Toronto Star: The secret ingredient in this face mask that could prevent the next coronavirus? A dash of salt

02/11/2020
Researchers at the University of Alberta are developing a face mask that could neutralize pathogens like the novel coronavirus at the centre of the recent deadly outbreak. The secret ingredient? Salt.

Their new technique could make face masks more than just a shield against potentially life-threatening illnesses.

Dr. Hyo-Jick Choi, a biomedical engineer and professor, has been investigating how salt crystals can essentially cut through and destroy airborne viruses, like a sharp, briny needle piercing a balloon. But he is quick to warn that his research is not a recipe for a do-it-yourself home project.

After news of his work surfaced, Choi said he received reports from readers about people in China soaking their face masks in salt or saline solution.

“No, it doesn’t work like that,” Choi said with a laugh, adding that not only are people using the wrong kind of salt, it’s currently more important to properly use the masks available.
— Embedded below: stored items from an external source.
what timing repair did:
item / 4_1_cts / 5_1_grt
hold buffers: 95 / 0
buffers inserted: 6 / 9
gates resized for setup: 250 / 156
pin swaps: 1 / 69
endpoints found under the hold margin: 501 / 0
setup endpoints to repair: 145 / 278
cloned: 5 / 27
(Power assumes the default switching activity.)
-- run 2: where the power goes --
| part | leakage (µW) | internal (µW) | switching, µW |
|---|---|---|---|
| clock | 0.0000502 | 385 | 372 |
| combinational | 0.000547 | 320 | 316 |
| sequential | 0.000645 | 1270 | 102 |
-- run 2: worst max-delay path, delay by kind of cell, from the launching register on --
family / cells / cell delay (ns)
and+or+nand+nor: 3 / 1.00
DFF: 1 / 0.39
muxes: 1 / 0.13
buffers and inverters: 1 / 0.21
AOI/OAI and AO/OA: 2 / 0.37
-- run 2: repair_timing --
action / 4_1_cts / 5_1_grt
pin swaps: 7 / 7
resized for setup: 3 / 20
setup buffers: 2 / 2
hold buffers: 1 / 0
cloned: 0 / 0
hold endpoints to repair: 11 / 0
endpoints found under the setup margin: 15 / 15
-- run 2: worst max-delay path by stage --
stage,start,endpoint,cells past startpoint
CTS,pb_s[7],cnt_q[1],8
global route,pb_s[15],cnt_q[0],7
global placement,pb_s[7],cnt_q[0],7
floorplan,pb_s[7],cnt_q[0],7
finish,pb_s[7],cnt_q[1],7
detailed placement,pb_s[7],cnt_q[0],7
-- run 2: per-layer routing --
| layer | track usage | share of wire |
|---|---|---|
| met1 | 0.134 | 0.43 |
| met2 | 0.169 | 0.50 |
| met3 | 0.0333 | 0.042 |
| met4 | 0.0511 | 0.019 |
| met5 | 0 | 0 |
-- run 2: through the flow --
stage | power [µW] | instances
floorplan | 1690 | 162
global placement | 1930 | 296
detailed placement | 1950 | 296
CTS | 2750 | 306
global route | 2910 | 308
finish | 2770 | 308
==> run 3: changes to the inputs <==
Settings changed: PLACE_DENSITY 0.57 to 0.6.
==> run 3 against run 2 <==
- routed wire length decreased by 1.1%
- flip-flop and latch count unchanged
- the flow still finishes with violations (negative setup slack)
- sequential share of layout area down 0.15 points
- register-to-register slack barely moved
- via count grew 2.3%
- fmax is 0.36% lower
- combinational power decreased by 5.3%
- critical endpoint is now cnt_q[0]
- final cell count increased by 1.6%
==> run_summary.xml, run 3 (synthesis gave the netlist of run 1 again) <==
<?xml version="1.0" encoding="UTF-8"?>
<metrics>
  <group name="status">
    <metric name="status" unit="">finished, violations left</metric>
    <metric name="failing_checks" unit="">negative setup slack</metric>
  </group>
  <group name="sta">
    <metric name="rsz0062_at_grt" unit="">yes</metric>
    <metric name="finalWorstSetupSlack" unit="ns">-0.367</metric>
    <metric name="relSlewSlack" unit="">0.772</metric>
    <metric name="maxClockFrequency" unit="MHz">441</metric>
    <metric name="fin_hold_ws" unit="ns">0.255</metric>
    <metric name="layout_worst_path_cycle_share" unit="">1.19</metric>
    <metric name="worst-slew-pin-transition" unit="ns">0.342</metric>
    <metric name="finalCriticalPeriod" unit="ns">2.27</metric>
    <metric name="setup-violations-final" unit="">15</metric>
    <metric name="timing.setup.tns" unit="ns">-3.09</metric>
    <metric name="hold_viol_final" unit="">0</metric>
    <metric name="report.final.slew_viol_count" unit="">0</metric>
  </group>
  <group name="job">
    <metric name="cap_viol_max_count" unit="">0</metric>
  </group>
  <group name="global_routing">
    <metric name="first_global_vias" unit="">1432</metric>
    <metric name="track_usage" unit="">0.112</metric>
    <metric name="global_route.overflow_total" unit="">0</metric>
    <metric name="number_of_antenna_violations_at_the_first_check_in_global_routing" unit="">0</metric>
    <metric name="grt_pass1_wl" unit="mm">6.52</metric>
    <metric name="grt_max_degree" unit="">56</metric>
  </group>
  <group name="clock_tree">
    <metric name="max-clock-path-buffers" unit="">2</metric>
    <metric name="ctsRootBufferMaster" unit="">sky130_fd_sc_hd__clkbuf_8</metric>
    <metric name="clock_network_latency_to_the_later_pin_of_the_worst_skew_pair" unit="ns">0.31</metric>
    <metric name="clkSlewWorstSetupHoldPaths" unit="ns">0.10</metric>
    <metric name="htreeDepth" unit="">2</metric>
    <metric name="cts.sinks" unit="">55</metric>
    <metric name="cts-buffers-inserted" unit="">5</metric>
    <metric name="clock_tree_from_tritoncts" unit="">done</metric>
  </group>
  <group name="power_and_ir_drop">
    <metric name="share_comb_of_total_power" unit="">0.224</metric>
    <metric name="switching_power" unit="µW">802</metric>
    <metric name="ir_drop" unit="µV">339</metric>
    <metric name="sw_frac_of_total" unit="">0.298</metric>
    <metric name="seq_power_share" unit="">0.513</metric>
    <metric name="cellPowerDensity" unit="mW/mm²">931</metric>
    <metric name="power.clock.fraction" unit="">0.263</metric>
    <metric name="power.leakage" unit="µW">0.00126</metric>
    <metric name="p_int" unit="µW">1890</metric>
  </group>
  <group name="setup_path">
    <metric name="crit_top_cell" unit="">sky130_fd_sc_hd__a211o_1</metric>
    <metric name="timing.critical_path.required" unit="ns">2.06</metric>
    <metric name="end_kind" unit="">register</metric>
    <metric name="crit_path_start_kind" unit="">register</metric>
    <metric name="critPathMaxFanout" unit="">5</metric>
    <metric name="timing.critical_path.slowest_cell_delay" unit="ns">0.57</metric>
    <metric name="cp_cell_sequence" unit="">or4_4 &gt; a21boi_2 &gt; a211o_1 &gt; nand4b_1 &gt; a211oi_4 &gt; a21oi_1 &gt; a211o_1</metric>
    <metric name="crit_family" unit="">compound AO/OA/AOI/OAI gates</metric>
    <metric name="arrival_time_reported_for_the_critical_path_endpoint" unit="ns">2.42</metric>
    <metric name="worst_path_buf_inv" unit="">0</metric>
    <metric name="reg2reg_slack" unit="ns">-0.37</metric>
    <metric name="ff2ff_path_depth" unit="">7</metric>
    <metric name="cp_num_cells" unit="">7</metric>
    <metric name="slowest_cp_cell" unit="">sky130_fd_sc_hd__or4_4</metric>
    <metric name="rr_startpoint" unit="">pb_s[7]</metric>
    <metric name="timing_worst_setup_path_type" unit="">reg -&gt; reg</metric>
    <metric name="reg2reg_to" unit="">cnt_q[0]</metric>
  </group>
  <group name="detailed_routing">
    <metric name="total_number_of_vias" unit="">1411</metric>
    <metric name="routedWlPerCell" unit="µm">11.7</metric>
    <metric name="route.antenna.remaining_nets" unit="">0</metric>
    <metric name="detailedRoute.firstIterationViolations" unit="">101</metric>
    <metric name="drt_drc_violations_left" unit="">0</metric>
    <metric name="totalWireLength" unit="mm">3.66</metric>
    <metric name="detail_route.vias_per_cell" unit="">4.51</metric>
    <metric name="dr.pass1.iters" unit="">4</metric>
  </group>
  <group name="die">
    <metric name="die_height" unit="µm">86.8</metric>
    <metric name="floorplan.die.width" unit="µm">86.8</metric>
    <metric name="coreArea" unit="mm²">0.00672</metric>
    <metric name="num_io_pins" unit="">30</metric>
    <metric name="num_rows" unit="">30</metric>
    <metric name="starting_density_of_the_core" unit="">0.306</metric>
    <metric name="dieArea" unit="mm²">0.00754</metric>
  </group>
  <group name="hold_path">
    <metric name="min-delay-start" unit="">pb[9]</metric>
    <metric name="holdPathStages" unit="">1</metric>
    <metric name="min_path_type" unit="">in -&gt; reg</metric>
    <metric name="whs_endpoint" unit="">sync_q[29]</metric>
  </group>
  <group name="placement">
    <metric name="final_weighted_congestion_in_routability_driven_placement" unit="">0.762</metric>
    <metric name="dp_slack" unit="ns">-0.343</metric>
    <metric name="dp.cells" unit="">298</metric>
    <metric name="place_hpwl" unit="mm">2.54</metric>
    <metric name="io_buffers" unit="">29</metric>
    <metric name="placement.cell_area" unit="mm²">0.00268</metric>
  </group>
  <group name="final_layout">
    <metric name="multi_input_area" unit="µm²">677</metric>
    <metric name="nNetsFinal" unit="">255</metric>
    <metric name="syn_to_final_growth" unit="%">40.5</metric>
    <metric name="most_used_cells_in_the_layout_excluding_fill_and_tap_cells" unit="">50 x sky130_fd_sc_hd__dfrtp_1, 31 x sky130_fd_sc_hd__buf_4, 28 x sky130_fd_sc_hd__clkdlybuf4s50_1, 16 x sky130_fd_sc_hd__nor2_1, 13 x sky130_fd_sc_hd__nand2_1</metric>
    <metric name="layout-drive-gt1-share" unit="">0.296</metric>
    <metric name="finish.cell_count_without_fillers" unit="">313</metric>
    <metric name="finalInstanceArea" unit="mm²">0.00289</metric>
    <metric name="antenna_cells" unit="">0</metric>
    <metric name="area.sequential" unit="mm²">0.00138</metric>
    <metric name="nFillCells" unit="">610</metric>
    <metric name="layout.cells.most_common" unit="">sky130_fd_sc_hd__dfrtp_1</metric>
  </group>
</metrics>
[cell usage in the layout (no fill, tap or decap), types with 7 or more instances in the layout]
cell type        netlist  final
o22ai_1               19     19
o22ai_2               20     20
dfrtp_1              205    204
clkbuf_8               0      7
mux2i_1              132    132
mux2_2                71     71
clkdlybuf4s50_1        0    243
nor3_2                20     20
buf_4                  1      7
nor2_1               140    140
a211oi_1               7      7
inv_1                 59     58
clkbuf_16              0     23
<file path="src/rtl/lsu_mem_ctrl.sv">
// Load/store controller: turns byte/half/word requests into word accesses on a
// registered-read data memory, with read-modify-write for sub-word stores.
module lsu_mem_ctrl #(
  parameter logic [31:0] BASE_ADDR = 32'hFFFF0000,
  parameter int unsigned DEPTH     = 16384
) (
  input  logic        CLK,
  input  logic        RST_N,
  input  logic        Req_Valid,
  output logic        Req_Ready,
  input  logic        Req_Write,
  input  logic [1:0]  Req_Size,
  input  logic        Req_Unsigned,
  input  logic [31:0] Req_Addr,
  input  logic [31:0] Req_WData,
  output logic        Resp_Valid,
  output logic        Resp_Err,
  output logic [31:0] Resp_RData,
  output logic [31:0] Mem_Addr,
  output logic [31:0] Mem_WData,
  output logic        Mem_WE,
  input  logic [31:0] Mem_RData
);

  typedef enum logic [2:0] {
    S_IDLE, S_READ, S_CAPTURE, S_WRITE, S_RESP, S_ERR
  } state_t;

  localparam logic [1:0]  SZ_BYTE = 2'b00;
  localparam logic [1:0]  SZ_HALF = 2'b01;
  localparam logic [1:0]  SZ_WORD = 2'b10;
  localparam logic [32:0] WINDOW_BYTES = 33'(DEPTH) << 2;

  state_t      state, state_next;
  logic [31:0] off;
  logic        req_err;
  logic        accept;

  logic        lat_write;
  logic [1:0]  lat_size;
  logic        lat_unsigned;
  logic [1:0]  lat_lane;
  logic [15:0] lat_wdata;

  logic [7:0]  byte_sel;
  logic [15:0] half_sel;
  logic [31:0] load_data;
  logic [31:0] merge_data;

  // Request decode; offset wraps so addresses below the window look huge.
  always_comb begin
    off     = Req_Addr - BASE_ADDR;
    req_err = ({1'b0, off} >= WINDOW_BYTES)
           || (Req_Size == 2'b11)
           || (Req_Size == SZ_HALF && Req_Addr[0])
           || (Req_Size == SZ_WORD && Req_Addr[1:0] != 2'b00);
    accept  = Req_Valid && (state == S_IDLE);
  end

  always_ff @(posedge CLK or negedge RST_N) begin
    if (!RST_N) state <= S_IDLE;
    else        state <= state_next;
  end

  // NOTE: every output and next-state is defaulted first so no path can infer a latch.
  always_comb begin
    state_next = state;
    Req_Ready  = 1'b0;
    Resp_Valid = 1'b0;
    Resp_Err   = 1'b0;
    Mem_WE     = 1'b0;
    unique case (state)
      S_IDLE: begin
        Req_Ready = 1'b1;
        if (Req_Valid) begin
          if (req_err)                             state_next = S_ERR;
          else if (Req_Write && Req_Size == SZ_WORD) state_next = S_WRITE;
          else                                     state_next = S_READ;
        end
      end
      S_READ:    state_next = S_CAPTURE;
      S_CAPTURE: state_next = lat_write ? S_WRITE : S_RESP;
      // NOTE: Mem_WE is decoded from state, so an async reset drops it before the next edge.
      S_WRITE: begin
        Mem_WE     = 1'b1;
        state_next = S_RESP;
      end
      S_RESP: begin
        Resp_Valid = 1'b1;
        state_next = S_IDLE;
      end
      S_ERR: begin
        Resp_Valid = 1'b1;
        Resp_Err   = 1'b1;
        state_next = S_IDLE;
      end
      default: state_next = S_IDLE;
    endcase
  end

  // Lane extraction for loads and lane merge for sub-word stores.
  always_comb begin
    byte_sel   = Mem_RData[{lat_lane, 3'b000} +: 8];
    half_sel   = lat_lane[1] ? Mem_RData[31:16] : Mem_RData[15:0];
    load_data  = Mem_RData;
    merge_data = Mem_RData;
    if (lat_size == SZ_BYTE) begin
      load_data = {{24{~lat_unsigned & byte_sel[7]}}, byte_sel};
      merge_data[{lat_lane, 3'b000} +: 8] = lat_wdata[7:0];
    end else if (lat_size == SZ_HALF) begin
      load_data = {{16{~lat_unsigned & half_sel[15]}}, half_sel};
      merge_data[{lat_lane[1], 4'b0000} +: 16] = lat_wdata;
    end
  end

  // NOTE: registered state uses non-blocking assignments so all updates see pre-edge values.
  always_ff @(posedge CLK or negedge RST_N) begin
    if (!RST_N) begin
      lat_write    <= 1'b0;
      lat_size     <= 2'b00;
      lat_unsigned <= 1'b0;
      lat_lane     <= 2'b00;
      lat_wdata    <= '0;
      Resp_RData   <= '0;
      Mem_Addr     <= '0;
      Mem_WData    <= '0;
    end else begin
      if (accept) begin
        lat_write    <= Req_Write;
        lat_size     <= Req_Size;
        lat_unsigned <= Req_Unsigned;
        lat_lane     <= Req_Addr[1:0];
        lat_wdata    <= Req_WData[15:0];
        Resp_RData   <= '0;
        if (!req_err) begin
          Mem_Addr <= BASE_ADDR + {2'b00, off[31:2]};
          if (Req_Write && Req_Size == SZ_WORD) Mem_WData <= Req_WData;
        end
      end
      if (state == S_CAPTURE) begin
        if (lat_write) Mem_WData  <= merge_data;
        else           Resp_RData <= load_data;
      end
    end
  end

endmodule

</file>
Choi and his main research partner, PhD student Ilaria Rubino, have been studying the use of salt on masks and respirators since 2015, funded by non-profit research organization Mitacs and the Natural Sciences and Engineering Research Council. They published their initial findings in 2017, and have just submitted a second paper for consideration.
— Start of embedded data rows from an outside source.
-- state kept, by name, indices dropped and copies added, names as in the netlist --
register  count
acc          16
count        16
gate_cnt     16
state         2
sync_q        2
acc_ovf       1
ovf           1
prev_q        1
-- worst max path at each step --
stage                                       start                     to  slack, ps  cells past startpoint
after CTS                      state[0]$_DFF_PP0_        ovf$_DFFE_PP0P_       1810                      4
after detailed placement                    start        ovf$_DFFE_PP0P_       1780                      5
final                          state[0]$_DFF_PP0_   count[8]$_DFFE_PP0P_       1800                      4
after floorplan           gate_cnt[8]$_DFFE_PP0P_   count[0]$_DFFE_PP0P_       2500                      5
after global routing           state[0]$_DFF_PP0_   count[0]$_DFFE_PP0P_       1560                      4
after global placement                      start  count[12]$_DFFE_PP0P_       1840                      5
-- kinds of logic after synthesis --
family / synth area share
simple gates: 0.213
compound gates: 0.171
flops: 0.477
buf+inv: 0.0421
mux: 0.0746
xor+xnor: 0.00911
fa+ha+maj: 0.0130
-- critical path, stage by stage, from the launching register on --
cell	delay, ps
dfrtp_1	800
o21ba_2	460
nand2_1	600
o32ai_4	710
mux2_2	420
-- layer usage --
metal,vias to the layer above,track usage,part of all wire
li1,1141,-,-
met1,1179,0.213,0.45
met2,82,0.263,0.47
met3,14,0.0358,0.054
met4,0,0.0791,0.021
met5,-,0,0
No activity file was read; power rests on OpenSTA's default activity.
File: src/rtl/jtag_tap_slave.sv
`default_nettype none
// +--------------------------------------------------------------------------+
// | jtag_tap_slave: IEEE 1149.1 TAP slave oversampled on clk, with IDCODE,     |
// | user data and bypass data registers.                                      |
// | Revision: 1.0                                                             |
// +--------------------------------------------------------------------------+
module jtag_tap_slave #(
  parameter int                       INSTR_LENGTH = 5,
  parameter int                       DATA_LENGTH  = 256,
  parameter logic [31:0]              IDCODE_VAL   = 32'h1000_0B5D,
  parameter logic [INSTR_LENGTH-1:0]  IDCODE_INST  = 5'h11,
  parameter logic [INSTR_LENGTH-1:0]  DATA_INST    = 5'h12,
  parameter logic [INSTR_LENGTH-1:0]  BYPASS_INST  = 5'h1F
) (
  input  logic                    clk,
  input  logic                    rst,
  input  logic                    tck,
  input  logic                    tms,
  input  logic                    tdi,
  output logic                    tdo,
  output logic                    tdo_en,
  input  logic [DATA_LENGTH-1:0]  data_in,
  output logic [DATA_LENGTH-1:0]  data_out,
  output logic                    data_update,
  output logic [INSTR_LENGTH-1:0] ir_out,
  output logic [3:0]              tap_state
);

  typedef enum logic [3:0] {
    S_TLR     = 4'hF,
    S_RTI     = 4'hC,
    S_SEL_DR  = 4'h7,
    S_CAP_DR  = 4'h6,
    S_SH_DR   = 4'h2,
    S_EX1_DR  = 4'h1,
    S_PAU_DR  = 4'h3,
    S_EX2_DR  = 4'h0,
    S_UPD_DR  = 4'h5,
    S_SEL_IR  = 4'h4,
    S_CAP_IR  = 4'hE,
    S_SH_IR   = 4'hA,
    S_EX1_IR  = 4'h9,
    S_PAU_IR  = 4'hB,
    S_EX2_IR  = 4'h8,
    S_UPD_IR  = 4'hD
  } tap_state_t;

  localparam logic [INSTR_LENGTH-1:0] c_ir_capture = INSTR_LENGTH'(1);

  tap_state_t r_state;
  tap_state_t w_state_nxt;

  logic [1:0] r_tck_sync;
  logic [1:0] r_tms_sync;
  logic [1:0] r_tdi_sync;
  logic       r_tck_prev;

  logic w_tck_rise;
  logic w_tck_fall;
  logic w_tms;
  logic w_tdi;

  logic [INSTR_LENGTH-1:0] r_ir_sr;
  logic [INSTR_LENGTH-1:0] r_ir;
  logic [31:0]             r_id_sr;
  logic [DATA_LENGTH-1:0]  r_data_sr;
  logic                    r_byp_sr;
  logic [DATA_LENGTH-1:0]  r_data_out;
  logic                    r_data_update;
  logic                    r_tdo;
  logic                    r_tdo_en;

  logic w_sel_id;
  logic w_sel_data;
  logic w_sel_byp;
  logic w_dr_lsb;

  // Pin synchronizers; edges are seen as a change of the synchronized tck.
  always_ff @(posedge clk) begin
    if (rst) begin
      r_tck_sync <= 2'b00;
      r_tms_sync <= 2'b00;
      r_tdi_sync <= 2'b00;
      r_tck_prev <= 1'b0;
    end else begin
      r_tck_sync <= {r_tck_sync[0], tck};
      r_tms_sync <= {r_tms_sync[0], tms};
      r_tdi_sync <= {r_tdi_sync[0], tdi};
      r_tck_prev <= r_tck_sync[1];
    end
  end

  assign w_tck_rise = r_tck_sync[1] & ~r_tck_prev;
  assign w_tck_fall = ~r_tck_sync[1] & r_tck_prev;
  assign w_tms      = r_tms_sync[1];
  assign w_tdi      = r_tdi_sync[1];

  always_ff @(posedge clk) begin
    if (rst) begin
      r_state <= S_TLR;
    end else if (w_tck_rise) begin
      r_state <= w_state_nxt;
    end
  end

  always_comb begin
    w_state_nxt = r_state;
    case (r_state)
      S_TLR:    w_state_nxt = w_tms ? S_TLR    : S_RTI;
      S_RTI:    w_state_nxt = w_tms ? S_SEL_DR : S_RTI;
      S_SEL_DR: w_state_nxt = w_tms ? S_SEL_IR : S_CAP_DR;
      S_CAP_DR: w_state_nxt = w_tms ? S_EX1_DR : S_SH_DR;
      S_SH_DR:  w_state_nxt = w_tms ? S_EX1_DR : S_SH_DR;
      S_EX1_DR: w_state_nxt = w_tms ? S_UPD_DR : S_PAU_DR;
      S_PAU_DR: w_state_nxt = w_tms ? S_EX2_DR : S_PAU_DR;
      S_EX2_DR: w_state_nxt = w_tms ? S_UPD_DR : S_SH_DR;
      S_UPD_DR: w_state_nxt = w_tms ? S_SEL_DR : S_RTI;
      S_SEL_IR: w_state_nxt = w_tms ? S_TLR    : S_CAP_IR;
      S_CAP_IR: w_state_nxt = w_tms ? S_EX1_IR : S_SH_IR;
      S_SH_IR:  w_state_nxt = w_tms ? S_EX1_IR : S_SH_IR;
      S_EX1_IR: w_state_nxt = w_tms ? S_UPD_IR : S_PAU_IR;
      S_PAU_IR: w_state_nxt = w_tms ? S_EX2_IR : S_PAU_IR;
      S_EX2_IR: w_state_nxt = w_tms ? S_UPD_IR : S_SH_IR;
      S_UPD_IR: w_state_nxt = w_tms ? S_SEL_DR : S_RTI;
      default:  w_state_nxt = S_TLR;
    endcase
  end

  // Unknown instructions fall back to bypass, as does the explicit code.
  assign w_sel_id   = (r_ir == IDCODE_INST);
  assign w_sel_data = (r_ir == DATA_INST);
  assign w_sel_byp  = (r_ir == BYPASS_INST) || !(w_sel_id || w_sel_data);

  always_comb begin
    w_dr_lsb = r_byp_sr;
    if (w_sel_id) begin
      w_dr_lsb = r_id_sr[0];
    end else if (w_sel_data) begin
      w_dr_lsb = r_data_sr[0];
    end
  end

  // Actions are keyed on the state held before the tck rising edge.
  always_ff @(posedge clk) begin
    if (rst) begin
      r_ir_sr       <= '0;
      r_ir          <= IDCODE_INST;
      r_id_sr       <= '0;
      r_data_sr     <= '0;
      r_byp_sr      <= 1'b0;
      r_data_out    <= '0;
      r_data_update <= 1'b0;
    end else begin
      r_data_update <= 1'b0;
      if (w_tck_rise) begin
        case (r_state)
          S_CAP_IR: r_ir_sr <= c_ir_capture;
          S_SH_IR:  r_ir_sr <= {w_tdi, r_ir_sr[INSTR_LENGTH-1:1]};
          S_UPD_IR: r_ir    <= r_ir_sr;
          S_CAP_DR: begin
            if (w_sel_id) begin
              r_id_sr <= IDCODE_VAL;
            end else if (w_sel_data) begin
              r_data_sr <= data_in;
            end else if (w_sel_byp) begin
              r_byp_sr <= 1'b0;
            end
          end
          S_SH_DR: begin
            if (w_sel_id) begin
              r_id_sr <= {w_tdi, r_id_sr[31:1]};
            end else if (w_sel_data) begin
              r_data_sr <= {w_tdi, r_data_sr[DATA_LENGTH-1:1]};
            end else if (w_sel_byp) begin
              r_byp_sr <= w_tdi;
            end
          end
          S_UPD_DR: begin
            if (w_sel_data) begin
              r_data_out    <= r_data_sr;
              r_data_update <= 1'b1;
            end
          end
          default: ;
        endcase
        if (w_state_nxt == S_TLR) begin
          r_ir <= IDCODE_INST;
        end
      end
    end
  end

  // tdo changes on the falling edge so the master sees it stable at rise.
  always_ff @(posedge clk) begin
    if (rst) begin
      r_tdo    <= 1'b0;
      r_tdo_en <= 1'b0;
    end else if (w_tck_fall) begin
      if (r_state == S_SH_IR) begin
        r_tdo <= r_ir_sr[0];
      end else if (r_state == S_SH_DR) begin
        r_tdo <= w_dr_lsb;
      end
      r_tdo_en <= (r_state == S_SH_IR) || (r_state == S_SH_DR);
    end
  end

  assign tdo         = r_tdo;
  assign tdo_en      = r_tdo_en;
  assign data_out    = r_data_out;
  assign data_update = r_data_update;
  assign ir_out      = r_ir;
  assign tap_state   = r_state;

endmodule
`default_nettype wire
### src/rtl/jtkicker_gfx_cache.sv
// jtkicker_gfx_cache: one-entry tag/valid/data result cache for a single requester
module jtkicker_gfx_cache #(parameter int AW = 13, parameter int DW = 32) (
  input  logic          clk,
  input  logic          rst_n,
  input  logic [AW-1:0] addr,
  input  logic          cs,
  input  logic          fill,
  input  logic [AW-1:0] fill_addr,
  input  logic [DW-1:0] fill_data,
  output logic          ok,
  output logic          need,
  output logic [DW-1:0] data
);
  logic [AW-1:0] tag;
  logic          vld;
  logic          hit;
  always_ff @(posedge clk)
    if (!rst_n) begin
      tag  <= '0;
      vld  <= 1'b0;
      data <= '0;
    end else if (fill) begin
      tag  <= fill_addr;
      vld  <= 1'b1;
      data <= fill_data;
    end
  // ok follows the live address, so it drops in the same cycle the address moves
  assign hit  = vld && addr == tag;
  assign ok   = cs && hit;
  assign need = cs && !hit;
endmodule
In the meantime, Choi has obtained a patent for the product, and hopes to see it on the market in around 18 months.

He said the next step is collaboration between different scientific fields to come up with the best way to actually make the mask, including the materials and how much salt to use. Some things — like what kind of salt solution his mask will use — are still top secret. 

Choi made his salty discovery when researching the development of an oral vaccine. Vaccines contain a weakened form of the virus they’re designed to protect against. The sugar used in the oral vaccine Choi was testing was neutralizing that weakened virus, rendering the vaccine ineffective.

Choi said this was due to the crystallization of sugar — the structure of the crystals was essentially cutting through and destroying the virus. “Crystallization becomes the biggest challenge to overcome in developing the oral vaccine.”

But Choi saw a way to turn this challenge into an opportunity. Instead of sugar, he used salt, which crystallizes in a more uniform way, and started testing different salt solutions on various viruses.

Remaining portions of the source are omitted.